++++ Exercise input

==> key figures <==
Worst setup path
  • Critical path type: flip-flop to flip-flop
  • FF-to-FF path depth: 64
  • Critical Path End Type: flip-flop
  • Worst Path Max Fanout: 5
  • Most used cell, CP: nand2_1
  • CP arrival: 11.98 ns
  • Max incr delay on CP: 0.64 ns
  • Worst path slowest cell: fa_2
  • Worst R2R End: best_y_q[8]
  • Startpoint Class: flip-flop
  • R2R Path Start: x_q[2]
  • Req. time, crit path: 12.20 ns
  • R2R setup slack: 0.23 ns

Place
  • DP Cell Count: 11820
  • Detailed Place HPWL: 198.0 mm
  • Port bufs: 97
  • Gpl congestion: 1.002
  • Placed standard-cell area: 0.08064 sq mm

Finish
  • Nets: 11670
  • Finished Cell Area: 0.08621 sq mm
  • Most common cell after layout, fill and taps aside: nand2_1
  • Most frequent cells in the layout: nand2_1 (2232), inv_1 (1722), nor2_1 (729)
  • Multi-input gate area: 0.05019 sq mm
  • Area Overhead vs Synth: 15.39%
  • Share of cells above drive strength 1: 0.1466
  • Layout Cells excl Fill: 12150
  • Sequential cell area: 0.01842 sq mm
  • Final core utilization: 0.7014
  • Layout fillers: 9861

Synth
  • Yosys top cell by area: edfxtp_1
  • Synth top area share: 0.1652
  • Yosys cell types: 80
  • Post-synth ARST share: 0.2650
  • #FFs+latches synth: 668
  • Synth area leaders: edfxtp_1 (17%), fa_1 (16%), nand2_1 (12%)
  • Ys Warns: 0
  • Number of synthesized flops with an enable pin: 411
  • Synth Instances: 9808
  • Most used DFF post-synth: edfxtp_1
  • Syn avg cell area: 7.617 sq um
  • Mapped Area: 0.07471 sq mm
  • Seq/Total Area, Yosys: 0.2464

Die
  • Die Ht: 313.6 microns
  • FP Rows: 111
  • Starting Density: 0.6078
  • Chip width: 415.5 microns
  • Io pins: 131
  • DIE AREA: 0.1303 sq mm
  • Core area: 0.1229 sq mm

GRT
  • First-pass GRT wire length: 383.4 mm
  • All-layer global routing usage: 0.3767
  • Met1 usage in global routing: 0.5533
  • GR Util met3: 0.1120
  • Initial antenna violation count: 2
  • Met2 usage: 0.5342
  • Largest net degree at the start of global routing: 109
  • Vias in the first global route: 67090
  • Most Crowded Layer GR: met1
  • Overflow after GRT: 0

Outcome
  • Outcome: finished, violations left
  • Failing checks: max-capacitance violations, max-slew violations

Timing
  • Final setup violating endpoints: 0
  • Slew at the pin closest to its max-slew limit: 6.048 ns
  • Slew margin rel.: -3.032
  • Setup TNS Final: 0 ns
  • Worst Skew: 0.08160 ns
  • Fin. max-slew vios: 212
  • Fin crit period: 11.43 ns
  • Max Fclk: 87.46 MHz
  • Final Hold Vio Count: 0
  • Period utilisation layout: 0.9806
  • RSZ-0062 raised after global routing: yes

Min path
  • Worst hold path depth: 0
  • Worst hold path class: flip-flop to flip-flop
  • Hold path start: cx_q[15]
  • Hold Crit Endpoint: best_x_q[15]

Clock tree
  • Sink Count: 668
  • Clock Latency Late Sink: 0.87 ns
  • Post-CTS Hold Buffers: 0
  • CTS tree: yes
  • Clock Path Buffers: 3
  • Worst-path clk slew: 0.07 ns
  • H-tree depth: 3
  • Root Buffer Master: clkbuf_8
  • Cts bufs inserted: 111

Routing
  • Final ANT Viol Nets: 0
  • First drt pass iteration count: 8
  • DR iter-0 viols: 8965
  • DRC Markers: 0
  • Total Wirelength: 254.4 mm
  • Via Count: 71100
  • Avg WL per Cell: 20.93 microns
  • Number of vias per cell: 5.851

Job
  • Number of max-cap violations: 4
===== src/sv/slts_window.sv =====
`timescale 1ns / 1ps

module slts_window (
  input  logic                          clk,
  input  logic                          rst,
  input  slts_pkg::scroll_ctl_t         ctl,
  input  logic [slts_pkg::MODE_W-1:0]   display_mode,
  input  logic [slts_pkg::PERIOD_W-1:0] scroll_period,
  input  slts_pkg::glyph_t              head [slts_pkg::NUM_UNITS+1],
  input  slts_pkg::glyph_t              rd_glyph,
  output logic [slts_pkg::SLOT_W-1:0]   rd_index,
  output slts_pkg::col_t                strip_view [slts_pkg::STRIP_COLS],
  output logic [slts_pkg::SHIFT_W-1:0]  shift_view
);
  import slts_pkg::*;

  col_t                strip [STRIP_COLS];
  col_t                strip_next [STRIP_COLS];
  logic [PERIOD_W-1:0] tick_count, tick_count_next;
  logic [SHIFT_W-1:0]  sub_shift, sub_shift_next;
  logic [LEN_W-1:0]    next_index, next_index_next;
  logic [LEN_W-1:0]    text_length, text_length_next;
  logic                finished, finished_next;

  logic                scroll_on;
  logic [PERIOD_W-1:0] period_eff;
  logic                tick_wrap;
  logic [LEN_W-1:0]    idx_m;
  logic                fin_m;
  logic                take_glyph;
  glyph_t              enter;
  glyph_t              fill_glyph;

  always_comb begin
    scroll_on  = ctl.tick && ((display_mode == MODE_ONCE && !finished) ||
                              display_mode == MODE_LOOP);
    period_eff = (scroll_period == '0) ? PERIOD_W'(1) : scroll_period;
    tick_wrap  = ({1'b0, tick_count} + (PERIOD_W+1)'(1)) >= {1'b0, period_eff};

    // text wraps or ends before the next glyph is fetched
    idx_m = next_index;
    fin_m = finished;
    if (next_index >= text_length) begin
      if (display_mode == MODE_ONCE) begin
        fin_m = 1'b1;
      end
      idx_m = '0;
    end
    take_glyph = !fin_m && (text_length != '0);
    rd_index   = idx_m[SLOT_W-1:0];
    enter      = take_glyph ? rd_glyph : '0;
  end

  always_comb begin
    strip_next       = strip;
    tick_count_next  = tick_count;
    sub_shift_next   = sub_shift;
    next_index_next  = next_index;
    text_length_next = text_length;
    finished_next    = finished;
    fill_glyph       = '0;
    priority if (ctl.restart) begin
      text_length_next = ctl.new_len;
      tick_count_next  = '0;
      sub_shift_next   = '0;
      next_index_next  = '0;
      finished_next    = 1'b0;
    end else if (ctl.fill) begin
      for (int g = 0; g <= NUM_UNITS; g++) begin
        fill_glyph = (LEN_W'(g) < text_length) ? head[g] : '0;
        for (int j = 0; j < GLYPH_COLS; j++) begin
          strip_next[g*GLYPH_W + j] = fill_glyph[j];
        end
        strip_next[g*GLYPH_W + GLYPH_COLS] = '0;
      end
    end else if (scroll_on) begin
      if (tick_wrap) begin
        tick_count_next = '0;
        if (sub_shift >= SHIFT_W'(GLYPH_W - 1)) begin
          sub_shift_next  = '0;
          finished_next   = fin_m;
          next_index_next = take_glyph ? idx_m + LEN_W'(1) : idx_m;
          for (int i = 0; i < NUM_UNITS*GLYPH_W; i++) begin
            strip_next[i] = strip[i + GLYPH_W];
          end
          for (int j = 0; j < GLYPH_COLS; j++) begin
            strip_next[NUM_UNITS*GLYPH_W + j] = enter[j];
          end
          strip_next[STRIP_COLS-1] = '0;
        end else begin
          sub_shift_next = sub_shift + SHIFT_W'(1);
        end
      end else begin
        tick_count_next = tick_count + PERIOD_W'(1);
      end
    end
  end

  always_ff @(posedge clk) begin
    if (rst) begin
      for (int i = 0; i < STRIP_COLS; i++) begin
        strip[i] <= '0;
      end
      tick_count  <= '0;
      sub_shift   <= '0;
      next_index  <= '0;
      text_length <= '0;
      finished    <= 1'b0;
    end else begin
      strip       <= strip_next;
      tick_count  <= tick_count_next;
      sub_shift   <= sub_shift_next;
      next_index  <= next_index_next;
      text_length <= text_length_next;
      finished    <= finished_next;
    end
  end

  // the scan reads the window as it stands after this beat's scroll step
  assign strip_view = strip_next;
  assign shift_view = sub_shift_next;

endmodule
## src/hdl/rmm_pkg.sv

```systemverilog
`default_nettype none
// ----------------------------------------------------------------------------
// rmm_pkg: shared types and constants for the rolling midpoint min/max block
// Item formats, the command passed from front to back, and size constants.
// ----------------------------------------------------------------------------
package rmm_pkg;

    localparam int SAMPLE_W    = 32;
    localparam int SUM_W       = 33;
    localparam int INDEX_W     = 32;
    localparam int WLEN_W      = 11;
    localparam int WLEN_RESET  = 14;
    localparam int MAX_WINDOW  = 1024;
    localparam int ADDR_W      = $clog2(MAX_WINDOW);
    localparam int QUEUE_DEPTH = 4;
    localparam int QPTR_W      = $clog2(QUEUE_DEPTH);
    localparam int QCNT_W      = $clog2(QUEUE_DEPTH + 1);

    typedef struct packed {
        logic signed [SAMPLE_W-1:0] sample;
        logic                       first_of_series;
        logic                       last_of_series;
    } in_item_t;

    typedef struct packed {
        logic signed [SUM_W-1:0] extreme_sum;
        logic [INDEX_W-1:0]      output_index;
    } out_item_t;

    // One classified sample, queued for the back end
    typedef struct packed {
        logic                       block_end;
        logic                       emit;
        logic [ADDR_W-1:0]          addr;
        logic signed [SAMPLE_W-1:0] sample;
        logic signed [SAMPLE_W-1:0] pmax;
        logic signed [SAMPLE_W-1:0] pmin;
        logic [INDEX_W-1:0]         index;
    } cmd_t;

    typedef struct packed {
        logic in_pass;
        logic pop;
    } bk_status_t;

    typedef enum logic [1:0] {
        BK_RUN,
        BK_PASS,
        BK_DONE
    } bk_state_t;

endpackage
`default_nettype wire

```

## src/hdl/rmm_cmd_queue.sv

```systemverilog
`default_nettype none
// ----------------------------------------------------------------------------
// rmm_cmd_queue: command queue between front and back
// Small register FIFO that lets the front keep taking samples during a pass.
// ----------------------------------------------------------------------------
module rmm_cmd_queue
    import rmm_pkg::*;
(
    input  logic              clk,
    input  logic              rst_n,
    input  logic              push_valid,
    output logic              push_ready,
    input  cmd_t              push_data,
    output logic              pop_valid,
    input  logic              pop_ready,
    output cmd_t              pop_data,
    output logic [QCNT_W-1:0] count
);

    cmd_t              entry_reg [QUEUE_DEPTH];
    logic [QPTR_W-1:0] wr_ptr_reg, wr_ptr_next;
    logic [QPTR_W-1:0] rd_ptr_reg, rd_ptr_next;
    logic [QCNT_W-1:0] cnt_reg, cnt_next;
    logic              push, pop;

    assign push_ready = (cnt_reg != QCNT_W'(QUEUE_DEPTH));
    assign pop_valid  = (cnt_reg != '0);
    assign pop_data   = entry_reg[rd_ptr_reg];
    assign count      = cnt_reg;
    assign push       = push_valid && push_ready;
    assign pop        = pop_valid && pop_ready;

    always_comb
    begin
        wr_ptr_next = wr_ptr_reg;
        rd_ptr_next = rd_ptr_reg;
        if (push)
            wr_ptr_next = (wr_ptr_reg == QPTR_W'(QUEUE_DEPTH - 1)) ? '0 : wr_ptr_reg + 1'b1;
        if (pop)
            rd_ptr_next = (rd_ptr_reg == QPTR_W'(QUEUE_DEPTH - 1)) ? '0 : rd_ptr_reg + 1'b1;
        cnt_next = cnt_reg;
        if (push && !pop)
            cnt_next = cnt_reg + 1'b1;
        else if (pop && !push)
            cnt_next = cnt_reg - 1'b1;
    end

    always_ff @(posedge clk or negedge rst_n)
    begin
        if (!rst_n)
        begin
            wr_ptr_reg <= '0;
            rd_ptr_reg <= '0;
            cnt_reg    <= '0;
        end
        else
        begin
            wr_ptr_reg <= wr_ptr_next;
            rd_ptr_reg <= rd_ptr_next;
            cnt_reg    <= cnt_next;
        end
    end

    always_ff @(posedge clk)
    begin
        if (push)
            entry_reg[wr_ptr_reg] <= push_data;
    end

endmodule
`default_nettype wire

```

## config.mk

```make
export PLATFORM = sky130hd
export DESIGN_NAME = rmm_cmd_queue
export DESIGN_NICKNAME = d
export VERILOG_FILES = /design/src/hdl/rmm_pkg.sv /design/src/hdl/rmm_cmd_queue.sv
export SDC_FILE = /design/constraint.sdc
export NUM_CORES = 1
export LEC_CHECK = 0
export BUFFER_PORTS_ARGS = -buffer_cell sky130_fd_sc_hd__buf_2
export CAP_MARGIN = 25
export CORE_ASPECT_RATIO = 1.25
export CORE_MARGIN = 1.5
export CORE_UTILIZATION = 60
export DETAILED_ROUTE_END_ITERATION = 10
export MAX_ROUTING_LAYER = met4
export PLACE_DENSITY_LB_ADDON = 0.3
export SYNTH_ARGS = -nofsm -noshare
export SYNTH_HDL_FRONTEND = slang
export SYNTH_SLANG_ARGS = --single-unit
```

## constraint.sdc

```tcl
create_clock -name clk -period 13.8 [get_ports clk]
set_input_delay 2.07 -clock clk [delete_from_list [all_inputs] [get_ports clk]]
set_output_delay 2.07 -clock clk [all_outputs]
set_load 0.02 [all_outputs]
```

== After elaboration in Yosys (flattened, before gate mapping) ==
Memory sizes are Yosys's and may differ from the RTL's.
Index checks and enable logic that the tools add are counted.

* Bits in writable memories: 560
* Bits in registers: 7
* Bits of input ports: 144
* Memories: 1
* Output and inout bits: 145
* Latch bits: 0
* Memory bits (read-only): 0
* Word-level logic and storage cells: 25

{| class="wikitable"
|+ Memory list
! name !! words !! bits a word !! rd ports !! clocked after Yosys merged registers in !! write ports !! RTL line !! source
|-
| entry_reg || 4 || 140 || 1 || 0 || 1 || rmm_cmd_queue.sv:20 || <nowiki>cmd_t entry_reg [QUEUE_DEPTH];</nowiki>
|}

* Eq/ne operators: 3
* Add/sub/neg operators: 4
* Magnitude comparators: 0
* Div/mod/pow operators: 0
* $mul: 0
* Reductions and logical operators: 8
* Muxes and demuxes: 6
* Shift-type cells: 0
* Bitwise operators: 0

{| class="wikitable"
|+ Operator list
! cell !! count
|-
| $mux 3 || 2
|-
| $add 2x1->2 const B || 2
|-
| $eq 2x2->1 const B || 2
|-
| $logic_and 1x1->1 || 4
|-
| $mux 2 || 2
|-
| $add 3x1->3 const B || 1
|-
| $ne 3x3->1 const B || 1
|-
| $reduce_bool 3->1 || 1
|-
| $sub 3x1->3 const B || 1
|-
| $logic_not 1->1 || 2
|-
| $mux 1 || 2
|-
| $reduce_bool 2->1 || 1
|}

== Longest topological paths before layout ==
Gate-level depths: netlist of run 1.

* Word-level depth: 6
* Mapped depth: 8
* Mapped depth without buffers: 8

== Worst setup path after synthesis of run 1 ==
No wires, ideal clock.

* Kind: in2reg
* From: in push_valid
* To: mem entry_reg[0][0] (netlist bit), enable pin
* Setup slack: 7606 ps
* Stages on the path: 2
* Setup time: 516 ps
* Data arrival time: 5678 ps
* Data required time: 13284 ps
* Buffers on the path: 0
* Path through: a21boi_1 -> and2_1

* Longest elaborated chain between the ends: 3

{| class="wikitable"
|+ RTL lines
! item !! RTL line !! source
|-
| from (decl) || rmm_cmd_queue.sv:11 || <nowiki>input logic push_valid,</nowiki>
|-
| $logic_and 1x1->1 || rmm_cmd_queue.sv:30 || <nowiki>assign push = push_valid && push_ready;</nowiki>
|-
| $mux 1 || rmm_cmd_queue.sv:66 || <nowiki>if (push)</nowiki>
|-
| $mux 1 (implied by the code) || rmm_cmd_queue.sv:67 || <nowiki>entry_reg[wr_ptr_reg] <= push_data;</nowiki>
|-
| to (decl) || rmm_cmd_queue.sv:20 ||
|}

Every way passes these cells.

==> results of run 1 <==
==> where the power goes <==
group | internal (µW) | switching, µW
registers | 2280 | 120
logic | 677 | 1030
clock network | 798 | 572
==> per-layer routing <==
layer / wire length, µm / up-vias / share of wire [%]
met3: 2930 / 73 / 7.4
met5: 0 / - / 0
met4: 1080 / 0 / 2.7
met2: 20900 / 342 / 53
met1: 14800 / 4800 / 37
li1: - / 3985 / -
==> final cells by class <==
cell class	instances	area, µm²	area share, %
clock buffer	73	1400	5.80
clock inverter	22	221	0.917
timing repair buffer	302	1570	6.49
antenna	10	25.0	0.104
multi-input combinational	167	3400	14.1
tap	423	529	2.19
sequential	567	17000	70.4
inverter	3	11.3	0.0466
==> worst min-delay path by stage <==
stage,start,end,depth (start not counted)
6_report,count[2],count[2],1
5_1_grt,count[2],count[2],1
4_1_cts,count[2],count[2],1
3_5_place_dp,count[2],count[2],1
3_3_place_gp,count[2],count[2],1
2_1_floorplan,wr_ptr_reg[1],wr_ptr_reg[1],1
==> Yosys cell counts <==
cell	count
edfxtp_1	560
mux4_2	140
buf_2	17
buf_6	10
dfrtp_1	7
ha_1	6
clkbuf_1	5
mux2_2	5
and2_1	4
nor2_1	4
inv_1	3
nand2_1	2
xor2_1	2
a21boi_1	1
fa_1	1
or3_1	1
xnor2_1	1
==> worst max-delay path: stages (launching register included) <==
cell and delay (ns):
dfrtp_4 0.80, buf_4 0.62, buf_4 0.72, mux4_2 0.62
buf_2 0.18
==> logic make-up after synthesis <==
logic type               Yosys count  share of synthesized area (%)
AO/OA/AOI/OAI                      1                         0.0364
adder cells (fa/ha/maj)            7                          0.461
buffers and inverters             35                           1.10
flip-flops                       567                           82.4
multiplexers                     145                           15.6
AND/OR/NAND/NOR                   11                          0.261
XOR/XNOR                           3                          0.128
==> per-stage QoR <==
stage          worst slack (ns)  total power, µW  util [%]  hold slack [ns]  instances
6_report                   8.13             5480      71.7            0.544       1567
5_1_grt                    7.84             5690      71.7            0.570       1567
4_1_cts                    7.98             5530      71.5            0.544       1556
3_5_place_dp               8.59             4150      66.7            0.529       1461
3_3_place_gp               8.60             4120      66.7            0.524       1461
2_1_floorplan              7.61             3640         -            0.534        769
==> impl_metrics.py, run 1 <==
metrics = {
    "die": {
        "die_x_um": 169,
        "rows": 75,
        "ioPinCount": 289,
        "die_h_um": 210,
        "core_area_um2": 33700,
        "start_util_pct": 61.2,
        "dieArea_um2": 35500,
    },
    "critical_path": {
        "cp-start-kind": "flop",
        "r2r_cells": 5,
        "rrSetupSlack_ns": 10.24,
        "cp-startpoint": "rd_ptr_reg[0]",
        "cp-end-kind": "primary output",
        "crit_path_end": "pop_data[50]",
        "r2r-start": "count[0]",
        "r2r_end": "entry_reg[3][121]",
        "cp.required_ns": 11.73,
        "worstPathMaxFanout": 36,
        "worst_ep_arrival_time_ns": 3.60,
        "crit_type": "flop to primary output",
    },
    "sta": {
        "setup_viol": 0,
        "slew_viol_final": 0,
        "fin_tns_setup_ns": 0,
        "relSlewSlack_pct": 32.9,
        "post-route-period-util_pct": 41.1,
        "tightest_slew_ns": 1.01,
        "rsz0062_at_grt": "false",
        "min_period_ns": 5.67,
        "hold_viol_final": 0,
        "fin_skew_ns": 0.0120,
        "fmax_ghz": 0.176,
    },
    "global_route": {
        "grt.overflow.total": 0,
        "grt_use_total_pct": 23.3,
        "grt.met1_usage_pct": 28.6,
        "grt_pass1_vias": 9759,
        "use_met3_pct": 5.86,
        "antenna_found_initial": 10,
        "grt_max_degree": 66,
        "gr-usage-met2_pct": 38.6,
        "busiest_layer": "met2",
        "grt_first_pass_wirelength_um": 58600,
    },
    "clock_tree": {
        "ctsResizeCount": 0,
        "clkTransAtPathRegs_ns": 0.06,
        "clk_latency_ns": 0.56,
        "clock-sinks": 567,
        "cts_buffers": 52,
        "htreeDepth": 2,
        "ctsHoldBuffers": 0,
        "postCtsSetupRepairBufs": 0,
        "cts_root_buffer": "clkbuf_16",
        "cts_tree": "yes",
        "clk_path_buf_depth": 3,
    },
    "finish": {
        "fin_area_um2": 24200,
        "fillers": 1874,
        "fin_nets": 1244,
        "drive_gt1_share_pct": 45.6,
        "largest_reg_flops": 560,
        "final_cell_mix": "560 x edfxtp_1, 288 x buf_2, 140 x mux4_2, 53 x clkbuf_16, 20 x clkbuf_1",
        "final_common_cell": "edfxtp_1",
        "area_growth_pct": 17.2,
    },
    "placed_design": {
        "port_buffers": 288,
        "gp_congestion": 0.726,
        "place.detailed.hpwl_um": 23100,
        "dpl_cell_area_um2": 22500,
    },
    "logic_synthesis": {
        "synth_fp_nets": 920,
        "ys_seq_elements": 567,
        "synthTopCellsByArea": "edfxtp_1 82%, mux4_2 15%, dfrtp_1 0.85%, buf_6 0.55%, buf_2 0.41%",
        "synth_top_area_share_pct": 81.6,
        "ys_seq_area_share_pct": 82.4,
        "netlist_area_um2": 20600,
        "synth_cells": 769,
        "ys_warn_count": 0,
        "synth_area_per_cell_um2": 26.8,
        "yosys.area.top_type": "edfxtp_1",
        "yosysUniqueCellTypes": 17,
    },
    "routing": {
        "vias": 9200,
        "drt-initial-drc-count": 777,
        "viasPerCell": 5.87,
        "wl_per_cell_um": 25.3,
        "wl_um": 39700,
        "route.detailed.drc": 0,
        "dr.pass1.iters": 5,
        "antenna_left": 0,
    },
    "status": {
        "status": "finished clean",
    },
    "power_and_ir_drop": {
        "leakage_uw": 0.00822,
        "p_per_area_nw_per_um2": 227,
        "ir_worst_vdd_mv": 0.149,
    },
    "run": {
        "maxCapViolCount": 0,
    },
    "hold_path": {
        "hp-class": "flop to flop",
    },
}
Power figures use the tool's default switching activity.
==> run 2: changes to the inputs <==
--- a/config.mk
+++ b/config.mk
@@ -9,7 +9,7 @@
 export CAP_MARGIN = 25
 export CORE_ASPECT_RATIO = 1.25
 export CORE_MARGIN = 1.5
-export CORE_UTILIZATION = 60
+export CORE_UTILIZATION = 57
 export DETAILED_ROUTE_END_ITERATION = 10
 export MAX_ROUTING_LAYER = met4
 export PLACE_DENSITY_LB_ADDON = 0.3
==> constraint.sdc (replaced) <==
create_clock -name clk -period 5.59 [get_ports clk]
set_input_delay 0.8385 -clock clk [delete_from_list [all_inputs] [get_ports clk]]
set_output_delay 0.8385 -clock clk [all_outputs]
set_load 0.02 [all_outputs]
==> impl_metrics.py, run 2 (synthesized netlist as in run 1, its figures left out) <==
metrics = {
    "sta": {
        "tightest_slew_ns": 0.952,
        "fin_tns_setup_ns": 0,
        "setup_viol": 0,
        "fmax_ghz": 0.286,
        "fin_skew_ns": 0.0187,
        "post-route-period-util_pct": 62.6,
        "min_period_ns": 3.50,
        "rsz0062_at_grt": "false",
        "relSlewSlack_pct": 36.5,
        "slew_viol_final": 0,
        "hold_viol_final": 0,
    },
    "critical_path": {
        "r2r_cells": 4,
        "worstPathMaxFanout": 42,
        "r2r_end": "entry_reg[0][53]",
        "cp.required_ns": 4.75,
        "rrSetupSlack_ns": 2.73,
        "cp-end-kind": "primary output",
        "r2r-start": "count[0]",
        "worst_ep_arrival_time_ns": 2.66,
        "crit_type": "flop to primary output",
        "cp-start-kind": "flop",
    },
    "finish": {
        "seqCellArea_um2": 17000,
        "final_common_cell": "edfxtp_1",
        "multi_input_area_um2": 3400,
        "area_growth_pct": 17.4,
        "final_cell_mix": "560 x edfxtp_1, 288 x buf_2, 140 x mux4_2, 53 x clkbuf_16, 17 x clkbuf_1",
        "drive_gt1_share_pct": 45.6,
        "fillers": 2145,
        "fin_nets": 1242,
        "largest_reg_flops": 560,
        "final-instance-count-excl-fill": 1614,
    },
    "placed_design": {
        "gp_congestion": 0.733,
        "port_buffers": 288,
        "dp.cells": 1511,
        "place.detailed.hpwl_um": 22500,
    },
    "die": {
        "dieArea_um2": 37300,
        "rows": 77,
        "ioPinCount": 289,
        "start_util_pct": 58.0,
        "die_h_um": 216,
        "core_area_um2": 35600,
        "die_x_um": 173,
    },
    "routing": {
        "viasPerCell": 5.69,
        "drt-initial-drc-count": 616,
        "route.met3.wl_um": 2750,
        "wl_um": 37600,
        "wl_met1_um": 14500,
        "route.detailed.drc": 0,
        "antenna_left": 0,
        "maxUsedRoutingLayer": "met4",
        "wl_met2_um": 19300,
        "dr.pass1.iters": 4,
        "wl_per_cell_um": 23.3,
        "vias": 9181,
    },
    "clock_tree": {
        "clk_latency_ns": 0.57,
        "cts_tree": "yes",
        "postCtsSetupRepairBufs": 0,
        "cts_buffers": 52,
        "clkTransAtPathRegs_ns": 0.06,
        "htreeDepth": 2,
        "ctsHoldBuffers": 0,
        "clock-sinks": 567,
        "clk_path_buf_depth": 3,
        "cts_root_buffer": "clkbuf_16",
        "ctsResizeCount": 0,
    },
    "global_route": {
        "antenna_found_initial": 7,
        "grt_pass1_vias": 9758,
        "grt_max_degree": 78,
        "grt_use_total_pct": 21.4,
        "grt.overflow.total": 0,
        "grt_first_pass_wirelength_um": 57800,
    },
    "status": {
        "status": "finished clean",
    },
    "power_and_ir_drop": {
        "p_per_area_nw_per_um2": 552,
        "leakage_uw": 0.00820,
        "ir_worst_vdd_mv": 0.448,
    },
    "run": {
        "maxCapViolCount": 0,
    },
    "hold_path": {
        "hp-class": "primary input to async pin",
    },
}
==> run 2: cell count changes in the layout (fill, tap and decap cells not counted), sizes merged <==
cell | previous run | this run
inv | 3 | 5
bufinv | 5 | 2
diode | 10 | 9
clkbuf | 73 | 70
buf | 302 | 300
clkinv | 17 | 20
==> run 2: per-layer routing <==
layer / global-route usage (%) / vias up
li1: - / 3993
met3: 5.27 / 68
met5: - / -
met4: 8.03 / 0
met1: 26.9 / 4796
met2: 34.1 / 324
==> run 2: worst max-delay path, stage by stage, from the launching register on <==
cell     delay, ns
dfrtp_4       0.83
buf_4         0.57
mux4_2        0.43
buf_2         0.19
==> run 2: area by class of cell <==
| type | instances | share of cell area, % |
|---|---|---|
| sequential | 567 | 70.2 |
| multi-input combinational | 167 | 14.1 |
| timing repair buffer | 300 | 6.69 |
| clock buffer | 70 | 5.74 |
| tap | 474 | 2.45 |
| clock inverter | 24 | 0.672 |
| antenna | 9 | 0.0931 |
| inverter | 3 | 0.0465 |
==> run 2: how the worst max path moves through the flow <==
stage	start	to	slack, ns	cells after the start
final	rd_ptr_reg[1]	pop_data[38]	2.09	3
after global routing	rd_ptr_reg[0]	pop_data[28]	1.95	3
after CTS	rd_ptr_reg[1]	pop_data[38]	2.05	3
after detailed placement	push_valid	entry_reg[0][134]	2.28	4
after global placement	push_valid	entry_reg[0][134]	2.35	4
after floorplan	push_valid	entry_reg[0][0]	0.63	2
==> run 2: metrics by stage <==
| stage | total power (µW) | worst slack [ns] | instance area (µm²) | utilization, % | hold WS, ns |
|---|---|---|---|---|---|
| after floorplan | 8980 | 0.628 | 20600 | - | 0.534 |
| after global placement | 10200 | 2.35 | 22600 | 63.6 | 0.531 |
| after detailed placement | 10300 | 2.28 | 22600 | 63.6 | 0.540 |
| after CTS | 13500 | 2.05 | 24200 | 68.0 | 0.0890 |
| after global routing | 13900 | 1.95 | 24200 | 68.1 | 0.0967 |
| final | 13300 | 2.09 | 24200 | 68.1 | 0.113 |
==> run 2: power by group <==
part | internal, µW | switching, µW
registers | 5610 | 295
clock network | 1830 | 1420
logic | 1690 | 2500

++++++++

- **Work instructions**
The listing above holds a line with "Util met3: 0.1120" and a line with "Final: 0 ns". Print the stretch from the first through the second, exactly and alone.

- **Solution below**
  • GR Util met3: 0.1120
  • Initial antenna violation count: 2
  • Met2 usage: 0.5342
  • Largest net degree at the start of global routing: 109
  • Vias in the first global route: 67090
  • Most Crowded Layer GR: met1
  • Overflow after GRT: 0

Outcome
  • Outcome: finished, violations left
  • Failing checks: max-capacitance violations, max-slew violations

Timing
  • Final setup violating endpoints: 0
  • Slew at the pin closest to its max-slew limit: 6.048 ns
  • Slew margin rel.: -3.032
  • Setup TNS Final: 0 ns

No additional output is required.